Most clubs we work with don't have a content problem. They have a calendar problem. The events are there, the moments are there — but no one is planning the photography and video around the year ahead. Here is the framework we use with retainer clients.
Why a calendar matters more than a plan
A content "plan" is usually a list of nice-to-haves that drifts the moment a season gets busy. A content calendar is locked to dates that already exist on your member calendar — so the work happens whether the marketing director is on vacation or not.
When we onboard a retainer club, we start by pulling their event calendar for the next 12 months. Every member event, board meeting, tournament, and seasonal milestone gets a row. Then we layer in three columns: what we're capturing, what we're delivering, and where it's going.
Spring (March–May): the opening sweep
Spring is the highest-leverage content window of the year for most California clubs.
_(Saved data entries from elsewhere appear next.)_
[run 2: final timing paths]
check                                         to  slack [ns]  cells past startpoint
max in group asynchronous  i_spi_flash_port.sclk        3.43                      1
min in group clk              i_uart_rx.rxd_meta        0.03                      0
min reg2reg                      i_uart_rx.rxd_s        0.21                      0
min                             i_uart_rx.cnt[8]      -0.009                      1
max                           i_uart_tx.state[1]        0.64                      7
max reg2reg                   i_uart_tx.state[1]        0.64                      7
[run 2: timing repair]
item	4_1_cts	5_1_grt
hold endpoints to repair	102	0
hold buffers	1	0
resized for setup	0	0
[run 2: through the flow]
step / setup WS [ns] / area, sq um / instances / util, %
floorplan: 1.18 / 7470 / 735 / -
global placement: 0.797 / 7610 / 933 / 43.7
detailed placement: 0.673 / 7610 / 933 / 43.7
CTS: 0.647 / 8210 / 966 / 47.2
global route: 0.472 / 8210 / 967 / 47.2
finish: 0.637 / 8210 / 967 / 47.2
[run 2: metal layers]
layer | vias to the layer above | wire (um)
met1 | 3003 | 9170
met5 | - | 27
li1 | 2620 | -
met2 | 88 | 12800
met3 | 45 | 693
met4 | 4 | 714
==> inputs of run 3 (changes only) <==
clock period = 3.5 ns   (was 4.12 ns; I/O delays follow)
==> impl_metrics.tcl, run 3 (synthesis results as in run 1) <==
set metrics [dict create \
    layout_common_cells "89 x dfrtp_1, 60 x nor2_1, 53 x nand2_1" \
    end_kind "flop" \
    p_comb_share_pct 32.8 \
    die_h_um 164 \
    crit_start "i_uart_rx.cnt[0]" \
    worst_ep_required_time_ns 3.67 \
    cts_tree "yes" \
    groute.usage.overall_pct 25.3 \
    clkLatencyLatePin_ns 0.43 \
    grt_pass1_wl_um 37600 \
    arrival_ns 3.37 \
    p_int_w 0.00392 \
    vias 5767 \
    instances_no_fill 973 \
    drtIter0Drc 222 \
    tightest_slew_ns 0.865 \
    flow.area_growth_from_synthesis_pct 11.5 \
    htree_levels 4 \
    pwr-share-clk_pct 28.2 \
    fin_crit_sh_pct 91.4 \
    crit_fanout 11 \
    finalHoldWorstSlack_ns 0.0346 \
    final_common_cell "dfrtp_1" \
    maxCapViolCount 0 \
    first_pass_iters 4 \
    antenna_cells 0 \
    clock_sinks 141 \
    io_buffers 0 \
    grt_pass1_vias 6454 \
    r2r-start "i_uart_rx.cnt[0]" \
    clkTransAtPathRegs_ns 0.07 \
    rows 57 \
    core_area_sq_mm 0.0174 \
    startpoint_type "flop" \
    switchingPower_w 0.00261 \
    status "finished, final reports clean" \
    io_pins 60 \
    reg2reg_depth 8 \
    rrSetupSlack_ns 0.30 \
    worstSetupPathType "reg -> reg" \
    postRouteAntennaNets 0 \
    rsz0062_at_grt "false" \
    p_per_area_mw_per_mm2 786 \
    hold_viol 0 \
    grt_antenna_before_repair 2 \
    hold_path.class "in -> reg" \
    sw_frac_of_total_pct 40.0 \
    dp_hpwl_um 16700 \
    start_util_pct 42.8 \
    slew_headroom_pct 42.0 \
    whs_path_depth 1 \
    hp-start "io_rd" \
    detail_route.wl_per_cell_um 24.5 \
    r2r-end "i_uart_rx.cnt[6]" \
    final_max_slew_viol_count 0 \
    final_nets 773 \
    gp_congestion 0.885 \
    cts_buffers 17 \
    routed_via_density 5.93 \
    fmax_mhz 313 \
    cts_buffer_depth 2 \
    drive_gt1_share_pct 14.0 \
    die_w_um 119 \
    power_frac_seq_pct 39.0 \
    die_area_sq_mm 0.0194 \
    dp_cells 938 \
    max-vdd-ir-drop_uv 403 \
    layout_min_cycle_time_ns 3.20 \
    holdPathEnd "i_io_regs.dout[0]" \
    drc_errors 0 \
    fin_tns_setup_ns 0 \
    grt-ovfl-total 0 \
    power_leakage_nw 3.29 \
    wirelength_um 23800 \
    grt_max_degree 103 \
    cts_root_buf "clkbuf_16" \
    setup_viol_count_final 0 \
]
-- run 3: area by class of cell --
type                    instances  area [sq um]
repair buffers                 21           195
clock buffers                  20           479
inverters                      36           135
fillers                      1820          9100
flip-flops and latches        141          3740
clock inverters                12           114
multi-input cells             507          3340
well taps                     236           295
The course is in peak condition, member engagement is climbing toward summer, and prospects are evaluating where to apply. This is the moment to refresh your content library.
What we capture
- Course-condition photography (drone & ground-level)
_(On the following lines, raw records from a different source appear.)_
[src/hw/lane_pkg.sv]
// Lane widths, opcodes, command and pipeline structs, APB structs, address map, opcode helpers
package lane_pkg;

	localparam int DATA_W = 32;
	localparam int NUM_REGS = 16;

	typedef logic [3:0] reg_idx_t;	// Bit 0 picks the bank
	typedef logic [$bits(reg_idx_t)-2:0] bank_idx_t;

	typedef enum logic [3:0] {
		NOP      = 4'd0,
		ADD      = 4'd1,
		SUB      = 4'd2,
		AND      = 4'd3,
		XOR      = 4'd4,
		MOVI     = 4'd5,
		CMPLT    = 4'd6,
		LANE_OFF = 4'd7,
		LANE_ON  = 4'd8
	} opcode_e;

	////////////////////////////////////////
	// Command word and pipeline payloads
	////////////////////////////////////////
	typedef struct packed {
		opcode_e opcode;
		logic masked;
		logic [2:0] spare;
		reg_idx_t dst;
		reg_idx_t src1;
		reg_idx_t src2;
		logic [11:0] imm;
	} cmd_t;

	typedef struct packed {
		logic valid;
		logic rd_only;	// Host register read
		cmd_t cmd;
	} issue_t;

	typedef struct packed {
		issue_t issue;
		logic [DATA_W-1:0] opnd_a;
		logic [DATA_W-1:0] opnd_b;
	} fetch_t;

	typedef struct packed {
		logic valid;
		logic rd_only;
		opcode_e opcode;
		reg_idx_t dst;
		logic masked;
		logic [DATA_W-1:0] data;
		logic cmp;
	} result_t;

	////////////////////////////////////////
	// APB
	////////////////////////////////////////
	typedef struct packed {
		logic psel;
		logic penable;
		logic pwrite;
		logic [7:0] paddr;
		logic [31:0] pwdata;
	} apb_req_t;

	typedef struct packed {
		logic pready;
		logic [31:0] prdata;
		logic pslverr;
	} apb_rsp_t;

	localparam logic [7:0] ADDR_CMD = 8'h00;
	localparam logic [7:0] ADDR_STATUS = 8'h04;
	localparam logic [7:0] ADDR_REG_BASE = 8'h40;	// Register i at base + 4*i

	// Two-source ops
	function automatic logic reads_srcs(opcode_e op);
		return op inside {ADD, SUB, AND, XOR, CMPLT};
	endfunction

	// Ops that own their dst until retire
	function automatic logic writes_reg(opcode_e op);
		return op inside {ADD, SUB, AND, XOR, MOVI, CMPLT};
	endfunction

endpackage

[src/hw/lane_apb_port.sv]
// APB slave for the lane: address decode, issue requests, register read return, status word
`timescale 1ns/1ps

module lane_apb_port import lane_pkg::*; #(
	parameter int DATA_W = lane_pkg::DATA_W,
	parameter int NUM_REGS = lane_pkg::NUM_REGS
) (
	input	logic					clock,
	input	logic					reset,
	input	apb_req_t				apb_req,
	output	apb_rsp_t				apb_rsp,
	output	issue_t					req,
	input	logic					accept,
	input	logic					read_done,
	input	logic [DATA_W-1:0]		read_data,
	input	logic					lane_en,
	input	logic					busy,
	input	logic [NUM_REGS-1:0]	mask
);

	logic access;
	logic [7:0] reg_off;
	logic hit_cmd;
	logic hit_status;
	logic hit_reg;
	logic rd_pending;	// Register read in the pipeline
	logic [31:0] status;

	assign access = apb_req.psel & apb_req.penable;
	assign reg_off = apb_req.paddr - ADDR_REG_BASE;

	// Address map
	assign hit_cmd = apb_req.pwrite & (apb_req.paddr == ADDR_CMD);
	assign hit_status = ~apb_req.pwrite & (apb_req.paddr == ADDR_STATUS);
	assign hit_reg = ~apb_req.pwrite & (apb_req.paddr >= ADDR_REG_BASE) &
		(reg_off < 8'(4 * NUM_REGS)) & (reg_off[1:0] == 2'b00);

	always_comb begin
		req = '0;
		if (hit_cmd) begin
			req.valid = access;
			req.cmd = cmd_t'(apb_req.pwdata);
		end else if (hit_reg) begin
			// Read goes down the pipe as a source-only item
			req.valid = access & ~rd_pending;
			req.rd_only = 1'b1;
			req.cmd.opcode = NOP;
			req.cmd.src1 = reg_idx_t'(reg_off[7:2]);
		end
	end

	always_ff @(posedge clock) begin
		if (reset) begin
			rd_pending <= 1'b0;
		end else if (req.valid & req.rd_only & accept) begin
			rd_pending <= 1'b1;
		end else if (read_done) begin
			rd_pending <= 1'b0;
		end
	end

	always_comb begin
		status = '0;
		status[0] = lane_en;
		status[1] = busy;
		status[16 +: NUM_REGS] = mask;
	end

	always_comb begin
		apb_rsp = '0;
		if (access) begin
			if (hit_cmd) begin
				apb_rsp.pready = accept;
			end else if (hit_status) begin
				apb_rsp.pready = 1'b1;
				apb_rsp.prdata = status;
			end else if (hit_reg) begin
				apb_rsp.pready = rd_pending & read_done;
				apb_rsp.prdata = 32'(read_data);
			end else begin
				apb_rsp.pready = 1'b1;	// Unmapped or wrong direction
				apb_rsp.pslverr = 1'b1;
			end
		end
	end

endmodule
- Clubhouse and amenity hero shots
- Member lifestyle imagery — golf, tennis, dining, family
- Spring opening event coverage
Where it goes
This is the content that powers your prospect pipeline for the next 12 months. It belongs in the membership packet, on the website hero, and across Instagram. Don't burn it on a single newsletter.
Summer (June–August): member moments
Summer is when your club lives. Junior camps, holiday parties, family events, sunset dinners — these are the moments that prove the membership lifestyle. The mistake clubs make is treating each event as a one-off shoot. Done well, summer is a single coordinated capture campaign.
- One photographer per major member event
- One social-vertical-first shoot per month for Reels & Stories
- Quarterly "lifestyle day" — staged moments members would actually post
The clubs that grow waitlists in the off-season are the ones whose summer feels alive in their feed all winter.
Fall (September–November): tournament season
Charity tournaments, member-guest events, and championship play. Fall content is split between donor-facing (recognition, gratitude, ceremony) and marketing-facing (athleticism, prestige, atmosphere). Both audiences deserve dedicated coverage — don't ask one set of photos to serve both purposes.
The tournament shot list
- Pre-tournament setup & signage
- Player check-in and gift-bag moments
- Hole sponsors and brand activations
- Action photography and group shots
- Awards, oversized check, donor handshake
Winter (December–February): the gala & the deep work
Winter is two things: the holiday gala (which is a high-production single event) and the quiet months where every club should be producing the assets they don't have time for in season — director portraits, branded films, member testimonials, recruitment content.
If your club only commissions content during the high season, you're missing the half of the year when your competitors are quietly building their next pitch deck.
The 12-month rhythm, in one paragraph
Spring refreshes the library. Summer lives the lifestyle. Fall captures the prestige. Winter produces the assets that will sell next spring. Run the year on this rhythm and your content stops being a panicked vendor scramble — and starts being a competitive advantage.